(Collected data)
= = = = =
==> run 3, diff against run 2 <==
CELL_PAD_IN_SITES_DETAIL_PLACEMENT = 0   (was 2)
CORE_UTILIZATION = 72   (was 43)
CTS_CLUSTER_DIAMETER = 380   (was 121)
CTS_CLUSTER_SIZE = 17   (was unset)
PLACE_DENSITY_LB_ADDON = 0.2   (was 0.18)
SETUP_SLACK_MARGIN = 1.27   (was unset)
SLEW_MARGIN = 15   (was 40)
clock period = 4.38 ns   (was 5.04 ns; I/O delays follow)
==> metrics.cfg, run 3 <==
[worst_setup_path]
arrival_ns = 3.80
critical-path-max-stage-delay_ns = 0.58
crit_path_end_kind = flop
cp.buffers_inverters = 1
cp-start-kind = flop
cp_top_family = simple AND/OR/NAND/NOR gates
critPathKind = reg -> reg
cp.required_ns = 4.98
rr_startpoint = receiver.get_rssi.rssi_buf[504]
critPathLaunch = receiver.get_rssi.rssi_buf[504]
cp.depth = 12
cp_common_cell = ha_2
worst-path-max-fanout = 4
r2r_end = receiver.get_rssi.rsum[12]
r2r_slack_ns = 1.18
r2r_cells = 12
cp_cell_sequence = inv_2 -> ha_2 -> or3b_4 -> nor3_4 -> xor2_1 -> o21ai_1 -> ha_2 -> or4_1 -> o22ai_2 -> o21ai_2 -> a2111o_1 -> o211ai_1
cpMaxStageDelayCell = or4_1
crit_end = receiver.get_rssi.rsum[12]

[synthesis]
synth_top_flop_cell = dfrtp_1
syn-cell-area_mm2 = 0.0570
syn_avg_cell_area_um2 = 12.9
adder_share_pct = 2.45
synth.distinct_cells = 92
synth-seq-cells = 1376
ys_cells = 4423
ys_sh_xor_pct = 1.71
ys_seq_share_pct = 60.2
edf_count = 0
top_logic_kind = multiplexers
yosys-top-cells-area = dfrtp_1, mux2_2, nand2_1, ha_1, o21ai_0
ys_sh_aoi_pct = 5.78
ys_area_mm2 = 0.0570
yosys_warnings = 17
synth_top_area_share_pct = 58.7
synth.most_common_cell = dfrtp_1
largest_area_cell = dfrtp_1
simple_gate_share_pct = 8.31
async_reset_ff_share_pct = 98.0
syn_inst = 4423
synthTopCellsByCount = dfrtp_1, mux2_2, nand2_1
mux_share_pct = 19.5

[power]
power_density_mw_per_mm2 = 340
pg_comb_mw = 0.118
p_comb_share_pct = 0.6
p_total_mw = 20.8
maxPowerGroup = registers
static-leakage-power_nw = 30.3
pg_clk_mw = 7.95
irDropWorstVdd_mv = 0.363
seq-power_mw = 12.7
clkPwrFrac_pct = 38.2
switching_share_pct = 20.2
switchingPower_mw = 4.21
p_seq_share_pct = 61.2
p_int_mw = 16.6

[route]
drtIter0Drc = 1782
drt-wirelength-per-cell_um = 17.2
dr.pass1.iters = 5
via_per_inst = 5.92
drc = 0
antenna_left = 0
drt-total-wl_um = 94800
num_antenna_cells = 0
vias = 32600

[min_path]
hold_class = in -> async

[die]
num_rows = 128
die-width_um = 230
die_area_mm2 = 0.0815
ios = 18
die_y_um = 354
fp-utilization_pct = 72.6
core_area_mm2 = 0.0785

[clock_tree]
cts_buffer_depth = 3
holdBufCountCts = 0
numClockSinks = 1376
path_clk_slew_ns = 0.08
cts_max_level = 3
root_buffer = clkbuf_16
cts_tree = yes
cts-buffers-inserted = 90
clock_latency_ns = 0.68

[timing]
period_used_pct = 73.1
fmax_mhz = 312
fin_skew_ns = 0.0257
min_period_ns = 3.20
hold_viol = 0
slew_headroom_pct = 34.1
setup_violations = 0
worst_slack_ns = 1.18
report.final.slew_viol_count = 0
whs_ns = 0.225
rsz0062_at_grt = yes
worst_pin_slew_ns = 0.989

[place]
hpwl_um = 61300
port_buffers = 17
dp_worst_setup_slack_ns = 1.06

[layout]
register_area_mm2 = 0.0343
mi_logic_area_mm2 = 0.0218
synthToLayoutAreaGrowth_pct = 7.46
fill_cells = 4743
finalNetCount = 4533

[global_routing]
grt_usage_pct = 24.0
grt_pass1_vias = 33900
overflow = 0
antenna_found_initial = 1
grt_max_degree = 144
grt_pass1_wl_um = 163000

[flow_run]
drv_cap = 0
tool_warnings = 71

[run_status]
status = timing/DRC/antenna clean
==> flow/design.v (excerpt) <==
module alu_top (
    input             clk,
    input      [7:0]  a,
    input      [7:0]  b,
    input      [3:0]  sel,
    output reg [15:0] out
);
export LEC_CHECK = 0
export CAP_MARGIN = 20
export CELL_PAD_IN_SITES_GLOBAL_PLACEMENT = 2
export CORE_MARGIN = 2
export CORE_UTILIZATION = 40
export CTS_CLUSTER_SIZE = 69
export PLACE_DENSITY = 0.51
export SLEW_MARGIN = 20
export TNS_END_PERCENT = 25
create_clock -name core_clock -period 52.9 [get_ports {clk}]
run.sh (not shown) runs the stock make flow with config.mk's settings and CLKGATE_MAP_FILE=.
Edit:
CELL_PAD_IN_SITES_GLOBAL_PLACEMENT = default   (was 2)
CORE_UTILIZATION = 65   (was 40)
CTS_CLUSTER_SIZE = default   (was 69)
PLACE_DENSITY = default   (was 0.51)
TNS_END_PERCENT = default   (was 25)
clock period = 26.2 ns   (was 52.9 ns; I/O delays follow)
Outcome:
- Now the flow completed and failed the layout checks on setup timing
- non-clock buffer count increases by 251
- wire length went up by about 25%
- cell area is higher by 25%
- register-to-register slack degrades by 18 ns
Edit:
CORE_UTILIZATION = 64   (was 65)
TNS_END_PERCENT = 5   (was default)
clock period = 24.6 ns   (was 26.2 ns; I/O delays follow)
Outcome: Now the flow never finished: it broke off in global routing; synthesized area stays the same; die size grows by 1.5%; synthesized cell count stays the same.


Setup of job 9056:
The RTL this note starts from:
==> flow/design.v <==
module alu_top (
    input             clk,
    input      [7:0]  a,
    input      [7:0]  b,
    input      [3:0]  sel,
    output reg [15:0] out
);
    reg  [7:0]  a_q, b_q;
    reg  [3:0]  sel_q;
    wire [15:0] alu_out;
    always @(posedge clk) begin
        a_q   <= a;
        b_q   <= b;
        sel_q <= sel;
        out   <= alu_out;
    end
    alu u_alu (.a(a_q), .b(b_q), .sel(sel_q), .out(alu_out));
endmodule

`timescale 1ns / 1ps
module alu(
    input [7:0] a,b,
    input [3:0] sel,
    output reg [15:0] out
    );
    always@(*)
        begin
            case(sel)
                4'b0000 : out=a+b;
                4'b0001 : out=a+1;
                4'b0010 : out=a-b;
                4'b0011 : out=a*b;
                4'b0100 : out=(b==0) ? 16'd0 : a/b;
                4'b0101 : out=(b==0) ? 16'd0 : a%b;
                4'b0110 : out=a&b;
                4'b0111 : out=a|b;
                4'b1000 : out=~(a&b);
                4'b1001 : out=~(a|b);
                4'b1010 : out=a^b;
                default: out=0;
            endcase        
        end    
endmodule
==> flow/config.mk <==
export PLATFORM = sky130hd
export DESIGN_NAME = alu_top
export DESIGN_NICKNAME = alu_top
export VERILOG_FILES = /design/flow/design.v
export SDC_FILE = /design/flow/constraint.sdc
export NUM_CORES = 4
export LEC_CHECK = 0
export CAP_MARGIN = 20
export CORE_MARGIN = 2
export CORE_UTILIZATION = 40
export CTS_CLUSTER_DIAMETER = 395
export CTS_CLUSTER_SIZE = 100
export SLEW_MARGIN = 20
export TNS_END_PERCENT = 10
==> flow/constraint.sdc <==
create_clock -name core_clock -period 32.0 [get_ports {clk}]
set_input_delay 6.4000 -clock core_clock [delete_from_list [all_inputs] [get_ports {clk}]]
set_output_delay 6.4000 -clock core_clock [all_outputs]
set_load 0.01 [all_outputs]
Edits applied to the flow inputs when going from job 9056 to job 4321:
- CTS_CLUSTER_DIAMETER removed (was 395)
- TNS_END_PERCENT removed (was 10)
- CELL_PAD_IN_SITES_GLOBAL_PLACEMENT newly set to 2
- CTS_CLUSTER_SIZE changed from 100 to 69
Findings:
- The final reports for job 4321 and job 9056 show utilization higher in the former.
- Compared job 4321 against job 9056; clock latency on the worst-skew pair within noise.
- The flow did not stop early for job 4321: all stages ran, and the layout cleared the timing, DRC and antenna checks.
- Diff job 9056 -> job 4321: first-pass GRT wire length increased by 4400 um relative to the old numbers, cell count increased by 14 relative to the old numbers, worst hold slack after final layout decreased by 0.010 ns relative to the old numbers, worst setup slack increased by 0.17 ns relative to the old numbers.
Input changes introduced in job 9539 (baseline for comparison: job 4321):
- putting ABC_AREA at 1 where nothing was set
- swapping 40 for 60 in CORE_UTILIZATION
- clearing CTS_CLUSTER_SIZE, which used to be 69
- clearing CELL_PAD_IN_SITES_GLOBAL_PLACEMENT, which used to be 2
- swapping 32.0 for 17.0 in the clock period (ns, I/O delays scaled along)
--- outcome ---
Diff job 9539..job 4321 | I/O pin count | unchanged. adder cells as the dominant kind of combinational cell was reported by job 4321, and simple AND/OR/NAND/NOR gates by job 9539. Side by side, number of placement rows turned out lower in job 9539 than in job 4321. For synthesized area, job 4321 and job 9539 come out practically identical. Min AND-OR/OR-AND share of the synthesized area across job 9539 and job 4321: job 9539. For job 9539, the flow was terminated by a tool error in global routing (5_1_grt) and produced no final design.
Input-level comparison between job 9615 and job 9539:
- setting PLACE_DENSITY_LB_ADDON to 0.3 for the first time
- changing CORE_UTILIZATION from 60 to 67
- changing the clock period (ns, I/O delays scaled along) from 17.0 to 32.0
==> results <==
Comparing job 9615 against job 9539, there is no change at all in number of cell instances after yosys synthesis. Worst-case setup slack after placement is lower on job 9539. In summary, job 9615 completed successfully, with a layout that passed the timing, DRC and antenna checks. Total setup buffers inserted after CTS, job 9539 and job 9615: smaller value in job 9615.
= = = = =
Could you filter the entries above for lines holding the string "rsum" and copy them?

r2r_end = receiver.get_rssi.rsum[12]
crit_end = receiver.get_rssi.rsum[12]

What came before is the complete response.